(Dataset records)
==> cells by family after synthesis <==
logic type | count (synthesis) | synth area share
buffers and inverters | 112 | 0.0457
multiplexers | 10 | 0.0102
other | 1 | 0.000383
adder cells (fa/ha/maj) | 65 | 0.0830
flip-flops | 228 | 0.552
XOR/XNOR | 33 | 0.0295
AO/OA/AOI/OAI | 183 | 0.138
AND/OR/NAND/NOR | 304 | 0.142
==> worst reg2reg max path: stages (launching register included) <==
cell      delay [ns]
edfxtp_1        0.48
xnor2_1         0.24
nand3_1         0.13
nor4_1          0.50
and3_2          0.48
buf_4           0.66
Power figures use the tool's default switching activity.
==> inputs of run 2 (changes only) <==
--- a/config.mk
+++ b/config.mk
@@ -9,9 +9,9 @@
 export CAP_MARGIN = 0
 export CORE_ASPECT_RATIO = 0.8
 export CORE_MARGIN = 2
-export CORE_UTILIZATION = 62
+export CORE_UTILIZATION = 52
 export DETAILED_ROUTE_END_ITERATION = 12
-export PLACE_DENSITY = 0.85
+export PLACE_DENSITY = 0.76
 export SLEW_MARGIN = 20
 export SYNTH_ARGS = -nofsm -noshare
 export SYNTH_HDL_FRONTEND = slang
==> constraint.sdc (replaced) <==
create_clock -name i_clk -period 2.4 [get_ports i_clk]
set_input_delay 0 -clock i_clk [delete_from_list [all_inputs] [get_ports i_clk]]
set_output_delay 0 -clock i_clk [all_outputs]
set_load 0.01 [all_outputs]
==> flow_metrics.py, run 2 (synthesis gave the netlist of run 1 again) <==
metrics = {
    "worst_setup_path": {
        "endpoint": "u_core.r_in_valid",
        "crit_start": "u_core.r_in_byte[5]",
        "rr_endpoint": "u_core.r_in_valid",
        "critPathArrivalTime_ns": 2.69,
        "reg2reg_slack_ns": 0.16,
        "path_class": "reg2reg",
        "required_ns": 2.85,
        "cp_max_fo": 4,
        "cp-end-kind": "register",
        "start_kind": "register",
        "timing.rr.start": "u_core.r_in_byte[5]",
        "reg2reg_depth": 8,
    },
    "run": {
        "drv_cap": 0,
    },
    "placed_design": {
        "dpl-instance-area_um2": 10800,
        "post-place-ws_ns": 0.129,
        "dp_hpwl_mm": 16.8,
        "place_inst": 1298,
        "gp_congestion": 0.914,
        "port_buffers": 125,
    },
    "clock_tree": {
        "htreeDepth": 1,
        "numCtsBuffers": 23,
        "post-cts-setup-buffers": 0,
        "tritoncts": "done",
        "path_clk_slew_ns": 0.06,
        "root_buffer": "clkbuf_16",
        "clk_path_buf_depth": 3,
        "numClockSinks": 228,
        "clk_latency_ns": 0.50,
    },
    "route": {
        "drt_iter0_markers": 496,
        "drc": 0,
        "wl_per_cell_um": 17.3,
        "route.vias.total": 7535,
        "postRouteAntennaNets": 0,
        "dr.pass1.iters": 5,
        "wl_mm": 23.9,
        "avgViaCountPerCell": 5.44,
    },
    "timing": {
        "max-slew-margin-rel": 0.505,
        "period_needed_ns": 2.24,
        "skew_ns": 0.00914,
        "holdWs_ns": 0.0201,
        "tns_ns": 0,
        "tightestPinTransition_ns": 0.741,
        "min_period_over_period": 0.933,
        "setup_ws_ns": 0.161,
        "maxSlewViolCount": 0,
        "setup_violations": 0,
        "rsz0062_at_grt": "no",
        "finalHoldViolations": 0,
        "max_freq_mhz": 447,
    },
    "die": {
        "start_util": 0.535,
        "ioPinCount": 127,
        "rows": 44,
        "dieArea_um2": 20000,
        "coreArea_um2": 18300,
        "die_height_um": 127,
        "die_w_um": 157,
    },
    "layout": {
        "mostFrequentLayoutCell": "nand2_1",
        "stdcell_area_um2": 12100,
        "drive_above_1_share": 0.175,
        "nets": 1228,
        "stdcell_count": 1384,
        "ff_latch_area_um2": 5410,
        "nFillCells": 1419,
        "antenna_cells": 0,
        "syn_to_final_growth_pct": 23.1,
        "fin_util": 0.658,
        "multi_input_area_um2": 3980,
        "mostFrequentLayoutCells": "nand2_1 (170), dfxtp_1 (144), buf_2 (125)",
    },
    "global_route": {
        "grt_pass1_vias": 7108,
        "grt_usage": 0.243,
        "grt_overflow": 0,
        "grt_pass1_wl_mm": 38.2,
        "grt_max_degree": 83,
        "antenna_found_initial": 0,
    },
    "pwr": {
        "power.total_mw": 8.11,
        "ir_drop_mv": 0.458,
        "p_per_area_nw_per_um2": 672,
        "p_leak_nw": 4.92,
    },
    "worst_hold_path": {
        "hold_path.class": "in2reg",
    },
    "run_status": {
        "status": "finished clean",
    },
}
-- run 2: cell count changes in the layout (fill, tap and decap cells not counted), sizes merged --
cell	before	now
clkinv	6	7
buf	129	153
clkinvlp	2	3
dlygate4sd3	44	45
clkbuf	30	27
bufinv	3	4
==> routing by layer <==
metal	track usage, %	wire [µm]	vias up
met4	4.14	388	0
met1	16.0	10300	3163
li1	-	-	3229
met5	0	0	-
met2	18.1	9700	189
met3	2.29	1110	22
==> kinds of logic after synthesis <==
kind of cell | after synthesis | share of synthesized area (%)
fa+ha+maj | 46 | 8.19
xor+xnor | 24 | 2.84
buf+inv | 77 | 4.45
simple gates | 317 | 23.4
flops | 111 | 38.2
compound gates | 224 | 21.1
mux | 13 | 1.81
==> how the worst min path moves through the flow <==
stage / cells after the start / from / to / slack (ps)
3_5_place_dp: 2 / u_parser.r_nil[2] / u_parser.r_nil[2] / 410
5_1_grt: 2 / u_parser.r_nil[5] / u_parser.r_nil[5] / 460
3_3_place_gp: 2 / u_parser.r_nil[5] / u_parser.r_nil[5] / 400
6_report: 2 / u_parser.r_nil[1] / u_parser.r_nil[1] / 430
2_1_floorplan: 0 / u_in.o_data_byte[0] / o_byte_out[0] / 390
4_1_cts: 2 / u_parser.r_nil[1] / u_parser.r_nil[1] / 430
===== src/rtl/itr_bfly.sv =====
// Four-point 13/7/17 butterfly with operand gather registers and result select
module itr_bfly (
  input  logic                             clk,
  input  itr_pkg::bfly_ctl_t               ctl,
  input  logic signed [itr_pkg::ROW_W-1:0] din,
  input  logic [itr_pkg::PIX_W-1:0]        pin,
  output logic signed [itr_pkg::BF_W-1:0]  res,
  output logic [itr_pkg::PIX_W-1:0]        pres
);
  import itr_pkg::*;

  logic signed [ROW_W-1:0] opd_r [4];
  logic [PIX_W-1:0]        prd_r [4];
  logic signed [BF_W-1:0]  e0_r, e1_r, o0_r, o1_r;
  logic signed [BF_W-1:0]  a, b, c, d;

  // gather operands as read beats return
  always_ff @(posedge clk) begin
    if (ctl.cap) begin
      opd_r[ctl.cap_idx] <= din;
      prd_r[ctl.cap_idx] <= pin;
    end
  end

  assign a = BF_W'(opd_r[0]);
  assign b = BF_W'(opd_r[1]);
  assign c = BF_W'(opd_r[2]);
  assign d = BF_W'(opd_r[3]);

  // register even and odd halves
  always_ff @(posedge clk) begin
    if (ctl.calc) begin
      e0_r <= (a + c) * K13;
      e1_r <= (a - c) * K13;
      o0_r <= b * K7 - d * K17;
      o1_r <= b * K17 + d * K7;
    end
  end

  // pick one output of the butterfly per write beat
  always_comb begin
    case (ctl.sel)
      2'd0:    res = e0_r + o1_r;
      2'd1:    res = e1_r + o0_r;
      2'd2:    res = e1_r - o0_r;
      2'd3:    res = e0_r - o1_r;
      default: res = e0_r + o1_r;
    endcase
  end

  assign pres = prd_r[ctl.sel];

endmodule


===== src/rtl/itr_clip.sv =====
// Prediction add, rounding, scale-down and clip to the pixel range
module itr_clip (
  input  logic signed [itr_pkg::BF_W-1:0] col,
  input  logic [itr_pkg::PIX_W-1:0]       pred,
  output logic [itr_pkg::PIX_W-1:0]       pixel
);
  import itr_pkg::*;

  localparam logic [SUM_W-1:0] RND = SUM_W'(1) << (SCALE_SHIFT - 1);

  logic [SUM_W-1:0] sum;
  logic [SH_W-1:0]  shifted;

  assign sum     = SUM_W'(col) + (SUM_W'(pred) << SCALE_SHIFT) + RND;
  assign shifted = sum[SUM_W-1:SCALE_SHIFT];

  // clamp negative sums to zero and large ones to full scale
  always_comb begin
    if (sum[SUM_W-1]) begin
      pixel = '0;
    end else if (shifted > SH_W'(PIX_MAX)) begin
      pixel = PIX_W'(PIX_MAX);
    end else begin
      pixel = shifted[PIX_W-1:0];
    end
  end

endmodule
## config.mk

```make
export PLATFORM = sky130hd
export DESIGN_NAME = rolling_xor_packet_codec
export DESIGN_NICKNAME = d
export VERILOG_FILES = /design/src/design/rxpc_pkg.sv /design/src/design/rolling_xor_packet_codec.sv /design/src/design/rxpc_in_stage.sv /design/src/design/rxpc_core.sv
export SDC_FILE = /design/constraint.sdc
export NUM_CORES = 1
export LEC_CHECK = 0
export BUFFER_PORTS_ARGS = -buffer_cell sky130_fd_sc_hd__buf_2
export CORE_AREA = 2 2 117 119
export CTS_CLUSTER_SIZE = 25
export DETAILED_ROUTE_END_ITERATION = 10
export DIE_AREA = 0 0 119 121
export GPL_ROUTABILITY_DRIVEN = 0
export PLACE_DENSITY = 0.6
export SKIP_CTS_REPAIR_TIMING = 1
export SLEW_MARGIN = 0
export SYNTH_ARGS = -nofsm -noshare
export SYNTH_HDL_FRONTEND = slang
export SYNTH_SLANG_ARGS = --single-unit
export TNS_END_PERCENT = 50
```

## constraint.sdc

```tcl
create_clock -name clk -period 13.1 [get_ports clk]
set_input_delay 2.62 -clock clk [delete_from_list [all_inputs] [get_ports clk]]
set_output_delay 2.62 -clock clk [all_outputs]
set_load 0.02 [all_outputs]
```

--

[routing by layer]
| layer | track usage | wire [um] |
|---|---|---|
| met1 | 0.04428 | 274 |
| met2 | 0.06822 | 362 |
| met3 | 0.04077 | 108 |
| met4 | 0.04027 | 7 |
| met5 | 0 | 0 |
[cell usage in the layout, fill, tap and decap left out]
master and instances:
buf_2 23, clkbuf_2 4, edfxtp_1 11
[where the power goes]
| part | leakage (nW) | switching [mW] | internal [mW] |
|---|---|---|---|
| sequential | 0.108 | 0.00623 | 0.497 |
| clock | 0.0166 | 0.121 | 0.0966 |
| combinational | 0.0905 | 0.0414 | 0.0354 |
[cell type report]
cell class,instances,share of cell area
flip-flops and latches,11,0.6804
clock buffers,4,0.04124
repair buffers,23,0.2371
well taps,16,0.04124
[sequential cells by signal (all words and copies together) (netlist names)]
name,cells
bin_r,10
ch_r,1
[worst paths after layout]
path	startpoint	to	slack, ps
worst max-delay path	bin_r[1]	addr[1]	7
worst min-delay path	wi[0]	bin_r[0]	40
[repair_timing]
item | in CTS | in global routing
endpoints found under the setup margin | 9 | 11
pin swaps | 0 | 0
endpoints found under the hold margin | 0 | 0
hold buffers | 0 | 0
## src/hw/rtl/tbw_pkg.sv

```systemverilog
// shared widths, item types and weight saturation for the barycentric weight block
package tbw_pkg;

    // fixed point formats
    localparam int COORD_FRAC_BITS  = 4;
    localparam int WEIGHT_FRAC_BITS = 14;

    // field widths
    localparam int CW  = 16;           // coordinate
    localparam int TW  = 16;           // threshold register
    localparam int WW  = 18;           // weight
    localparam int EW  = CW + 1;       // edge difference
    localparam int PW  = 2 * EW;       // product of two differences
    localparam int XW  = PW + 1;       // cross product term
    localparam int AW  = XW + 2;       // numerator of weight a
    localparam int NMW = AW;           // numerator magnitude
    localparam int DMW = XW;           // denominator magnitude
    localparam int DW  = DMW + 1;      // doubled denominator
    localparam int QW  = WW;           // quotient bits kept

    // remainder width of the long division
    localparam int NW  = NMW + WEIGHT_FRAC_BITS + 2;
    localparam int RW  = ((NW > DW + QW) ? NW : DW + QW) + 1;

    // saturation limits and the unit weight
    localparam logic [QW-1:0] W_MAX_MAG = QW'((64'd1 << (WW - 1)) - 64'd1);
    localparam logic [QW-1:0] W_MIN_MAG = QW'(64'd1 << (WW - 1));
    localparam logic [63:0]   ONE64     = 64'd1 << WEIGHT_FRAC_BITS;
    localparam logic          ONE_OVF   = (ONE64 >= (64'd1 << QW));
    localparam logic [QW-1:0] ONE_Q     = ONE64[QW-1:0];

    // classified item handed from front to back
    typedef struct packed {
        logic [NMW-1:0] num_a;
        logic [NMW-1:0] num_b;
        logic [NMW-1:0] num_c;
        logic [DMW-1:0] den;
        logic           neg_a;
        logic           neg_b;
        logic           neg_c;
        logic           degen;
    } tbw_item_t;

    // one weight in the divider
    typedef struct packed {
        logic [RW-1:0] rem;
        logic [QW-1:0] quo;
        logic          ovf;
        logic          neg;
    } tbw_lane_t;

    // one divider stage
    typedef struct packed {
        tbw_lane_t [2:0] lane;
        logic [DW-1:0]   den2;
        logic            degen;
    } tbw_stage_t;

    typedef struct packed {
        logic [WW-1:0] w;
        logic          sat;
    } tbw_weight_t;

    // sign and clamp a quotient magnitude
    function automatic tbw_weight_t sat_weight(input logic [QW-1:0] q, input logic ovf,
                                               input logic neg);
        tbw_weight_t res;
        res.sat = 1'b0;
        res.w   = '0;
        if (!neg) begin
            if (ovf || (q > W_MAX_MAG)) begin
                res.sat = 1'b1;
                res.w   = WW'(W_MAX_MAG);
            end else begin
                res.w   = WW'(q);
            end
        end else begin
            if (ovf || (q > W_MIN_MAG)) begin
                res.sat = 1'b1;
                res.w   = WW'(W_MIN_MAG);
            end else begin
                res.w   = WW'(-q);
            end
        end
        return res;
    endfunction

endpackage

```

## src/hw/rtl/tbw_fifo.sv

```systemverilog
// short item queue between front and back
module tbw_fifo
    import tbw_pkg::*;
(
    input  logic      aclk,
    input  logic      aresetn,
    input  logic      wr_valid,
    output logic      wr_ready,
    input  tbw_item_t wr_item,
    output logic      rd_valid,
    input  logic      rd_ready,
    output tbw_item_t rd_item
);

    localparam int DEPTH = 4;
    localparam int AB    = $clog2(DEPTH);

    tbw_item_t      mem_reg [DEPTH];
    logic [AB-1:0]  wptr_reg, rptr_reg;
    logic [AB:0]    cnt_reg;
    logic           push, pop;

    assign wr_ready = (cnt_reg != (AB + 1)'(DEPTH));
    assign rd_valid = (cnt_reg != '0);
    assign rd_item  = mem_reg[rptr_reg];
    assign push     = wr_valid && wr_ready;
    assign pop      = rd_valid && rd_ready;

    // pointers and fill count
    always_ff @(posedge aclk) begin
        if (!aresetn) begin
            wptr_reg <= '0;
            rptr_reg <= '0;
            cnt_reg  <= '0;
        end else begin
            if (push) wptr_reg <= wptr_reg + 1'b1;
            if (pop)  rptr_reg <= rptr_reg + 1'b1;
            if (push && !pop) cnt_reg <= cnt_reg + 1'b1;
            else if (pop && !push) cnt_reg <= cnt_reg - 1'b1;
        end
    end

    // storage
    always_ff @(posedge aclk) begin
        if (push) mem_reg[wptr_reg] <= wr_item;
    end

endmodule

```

--

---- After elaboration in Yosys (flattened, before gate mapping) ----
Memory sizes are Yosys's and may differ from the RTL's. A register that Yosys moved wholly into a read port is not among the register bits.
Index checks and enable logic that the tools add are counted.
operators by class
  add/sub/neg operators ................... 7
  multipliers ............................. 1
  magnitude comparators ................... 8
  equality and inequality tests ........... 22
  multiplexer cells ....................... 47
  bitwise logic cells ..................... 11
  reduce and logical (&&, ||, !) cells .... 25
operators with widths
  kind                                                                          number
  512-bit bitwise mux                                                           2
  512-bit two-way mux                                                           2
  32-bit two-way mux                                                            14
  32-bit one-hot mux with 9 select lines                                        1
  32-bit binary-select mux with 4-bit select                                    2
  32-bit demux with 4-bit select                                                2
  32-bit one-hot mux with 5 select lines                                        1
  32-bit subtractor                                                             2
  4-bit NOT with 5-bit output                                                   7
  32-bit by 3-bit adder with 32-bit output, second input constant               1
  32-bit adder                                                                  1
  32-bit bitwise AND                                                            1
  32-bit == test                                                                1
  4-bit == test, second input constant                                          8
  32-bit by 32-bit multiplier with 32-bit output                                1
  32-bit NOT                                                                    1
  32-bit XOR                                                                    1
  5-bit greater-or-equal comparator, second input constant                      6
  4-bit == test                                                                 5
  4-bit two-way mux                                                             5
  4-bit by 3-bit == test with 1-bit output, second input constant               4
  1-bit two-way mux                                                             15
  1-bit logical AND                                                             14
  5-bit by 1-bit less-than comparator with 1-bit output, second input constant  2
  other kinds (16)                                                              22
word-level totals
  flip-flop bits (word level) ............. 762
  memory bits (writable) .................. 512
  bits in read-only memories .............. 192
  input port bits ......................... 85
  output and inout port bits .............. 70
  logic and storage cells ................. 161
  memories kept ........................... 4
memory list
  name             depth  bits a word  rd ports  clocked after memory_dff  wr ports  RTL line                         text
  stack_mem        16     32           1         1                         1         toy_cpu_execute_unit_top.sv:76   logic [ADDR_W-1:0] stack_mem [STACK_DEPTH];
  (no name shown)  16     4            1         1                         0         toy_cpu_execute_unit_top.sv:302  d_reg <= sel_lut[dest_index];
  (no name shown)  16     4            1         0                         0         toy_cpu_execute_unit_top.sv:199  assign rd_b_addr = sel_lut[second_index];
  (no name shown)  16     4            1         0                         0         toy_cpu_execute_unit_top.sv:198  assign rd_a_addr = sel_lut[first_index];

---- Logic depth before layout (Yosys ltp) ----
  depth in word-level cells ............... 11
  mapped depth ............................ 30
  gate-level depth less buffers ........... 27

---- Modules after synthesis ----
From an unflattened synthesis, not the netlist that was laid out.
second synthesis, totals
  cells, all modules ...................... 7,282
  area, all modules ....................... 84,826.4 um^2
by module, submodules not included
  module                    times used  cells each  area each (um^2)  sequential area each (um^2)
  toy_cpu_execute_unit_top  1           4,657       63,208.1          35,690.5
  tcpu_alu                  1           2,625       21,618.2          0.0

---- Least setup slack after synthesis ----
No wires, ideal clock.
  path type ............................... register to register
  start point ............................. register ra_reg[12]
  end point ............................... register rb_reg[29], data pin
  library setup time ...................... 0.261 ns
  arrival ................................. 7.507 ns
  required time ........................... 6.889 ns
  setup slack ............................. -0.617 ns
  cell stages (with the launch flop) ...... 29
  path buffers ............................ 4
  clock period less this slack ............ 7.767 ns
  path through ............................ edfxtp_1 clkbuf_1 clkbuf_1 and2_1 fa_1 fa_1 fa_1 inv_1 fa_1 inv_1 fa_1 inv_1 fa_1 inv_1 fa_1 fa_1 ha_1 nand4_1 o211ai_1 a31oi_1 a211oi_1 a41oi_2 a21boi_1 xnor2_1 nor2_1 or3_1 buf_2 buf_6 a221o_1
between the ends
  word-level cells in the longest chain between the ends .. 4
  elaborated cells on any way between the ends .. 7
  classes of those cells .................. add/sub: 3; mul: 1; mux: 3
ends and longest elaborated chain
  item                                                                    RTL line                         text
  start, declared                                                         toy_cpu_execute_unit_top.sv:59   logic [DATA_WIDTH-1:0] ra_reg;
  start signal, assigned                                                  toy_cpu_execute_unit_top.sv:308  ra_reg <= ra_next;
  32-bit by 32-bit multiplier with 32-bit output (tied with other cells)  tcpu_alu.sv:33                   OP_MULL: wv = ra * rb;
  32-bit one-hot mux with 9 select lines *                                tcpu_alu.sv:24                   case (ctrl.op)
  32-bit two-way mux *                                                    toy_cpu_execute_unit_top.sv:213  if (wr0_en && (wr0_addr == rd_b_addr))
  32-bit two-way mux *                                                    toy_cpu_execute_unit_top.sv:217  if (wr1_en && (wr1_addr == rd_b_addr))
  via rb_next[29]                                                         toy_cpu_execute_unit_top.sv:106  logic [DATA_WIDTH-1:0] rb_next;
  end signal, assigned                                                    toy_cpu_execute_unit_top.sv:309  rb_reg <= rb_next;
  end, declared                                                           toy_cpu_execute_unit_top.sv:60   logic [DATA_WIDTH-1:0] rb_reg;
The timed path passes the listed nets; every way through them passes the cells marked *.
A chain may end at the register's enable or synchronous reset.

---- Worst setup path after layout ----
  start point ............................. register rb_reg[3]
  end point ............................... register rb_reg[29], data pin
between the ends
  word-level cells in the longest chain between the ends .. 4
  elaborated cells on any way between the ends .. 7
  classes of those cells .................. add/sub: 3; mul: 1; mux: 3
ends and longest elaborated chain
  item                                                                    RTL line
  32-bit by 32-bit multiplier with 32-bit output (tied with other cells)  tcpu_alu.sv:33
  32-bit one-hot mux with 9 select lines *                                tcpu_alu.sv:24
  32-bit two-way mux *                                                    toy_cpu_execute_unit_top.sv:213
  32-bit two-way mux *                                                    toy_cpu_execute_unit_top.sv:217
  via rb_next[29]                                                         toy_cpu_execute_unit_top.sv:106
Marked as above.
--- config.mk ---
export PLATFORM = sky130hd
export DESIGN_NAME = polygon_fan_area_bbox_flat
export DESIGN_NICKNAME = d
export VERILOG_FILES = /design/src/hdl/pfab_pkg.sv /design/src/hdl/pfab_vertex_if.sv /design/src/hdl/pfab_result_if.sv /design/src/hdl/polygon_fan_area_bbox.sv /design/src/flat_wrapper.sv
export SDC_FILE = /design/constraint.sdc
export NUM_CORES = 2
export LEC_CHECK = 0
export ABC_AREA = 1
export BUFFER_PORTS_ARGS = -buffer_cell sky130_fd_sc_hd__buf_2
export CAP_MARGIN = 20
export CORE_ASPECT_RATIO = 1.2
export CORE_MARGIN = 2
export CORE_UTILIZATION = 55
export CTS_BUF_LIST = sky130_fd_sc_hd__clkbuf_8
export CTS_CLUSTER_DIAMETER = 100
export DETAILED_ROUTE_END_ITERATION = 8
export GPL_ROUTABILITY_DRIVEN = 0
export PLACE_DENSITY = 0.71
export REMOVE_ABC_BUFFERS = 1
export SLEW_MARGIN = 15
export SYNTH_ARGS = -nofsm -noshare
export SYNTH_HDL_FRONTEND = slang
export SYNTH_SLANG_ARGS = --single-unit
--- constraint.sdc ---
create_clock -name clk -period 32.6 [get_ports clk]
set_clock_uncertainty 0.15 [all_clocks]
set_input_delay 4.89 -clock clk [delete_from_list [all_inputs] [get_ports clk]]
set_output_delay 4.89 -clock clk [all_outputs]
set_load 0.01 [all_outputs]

TO DO: Your answer must consist solely of the lines above between the line holding "flops | 111 | 38.2" and the line holding "2_1_floorplan: 0 /", inclusive, copied exactly.

EXERCISE ANSWER:
flops | 111 | 38.2
compound gates | 224 | 21.1
mux | 13 | 1.81
==> how the worst min path moves through the flow <==
stage / cells after the start / from / to / slack (ps)
3_5_place_dp: 2 / u_parser.r_nil[2] / u_parser.r_nil[2] / 410
5_1_grt: 2 / u_parser.r_nil[5] / u_parser.r_nil[5] / 460
3_3_place_gp: 2 / u_parser.r_nil[5] / u_parser.r_nil[5] / 400
6_report: 2 / u_parser.r_nil[1] / u_parser.r_nil[1] / 430
2_1_floorplan: 0 / u_in.o_data_byte[0] / o_byte_out[0] / 390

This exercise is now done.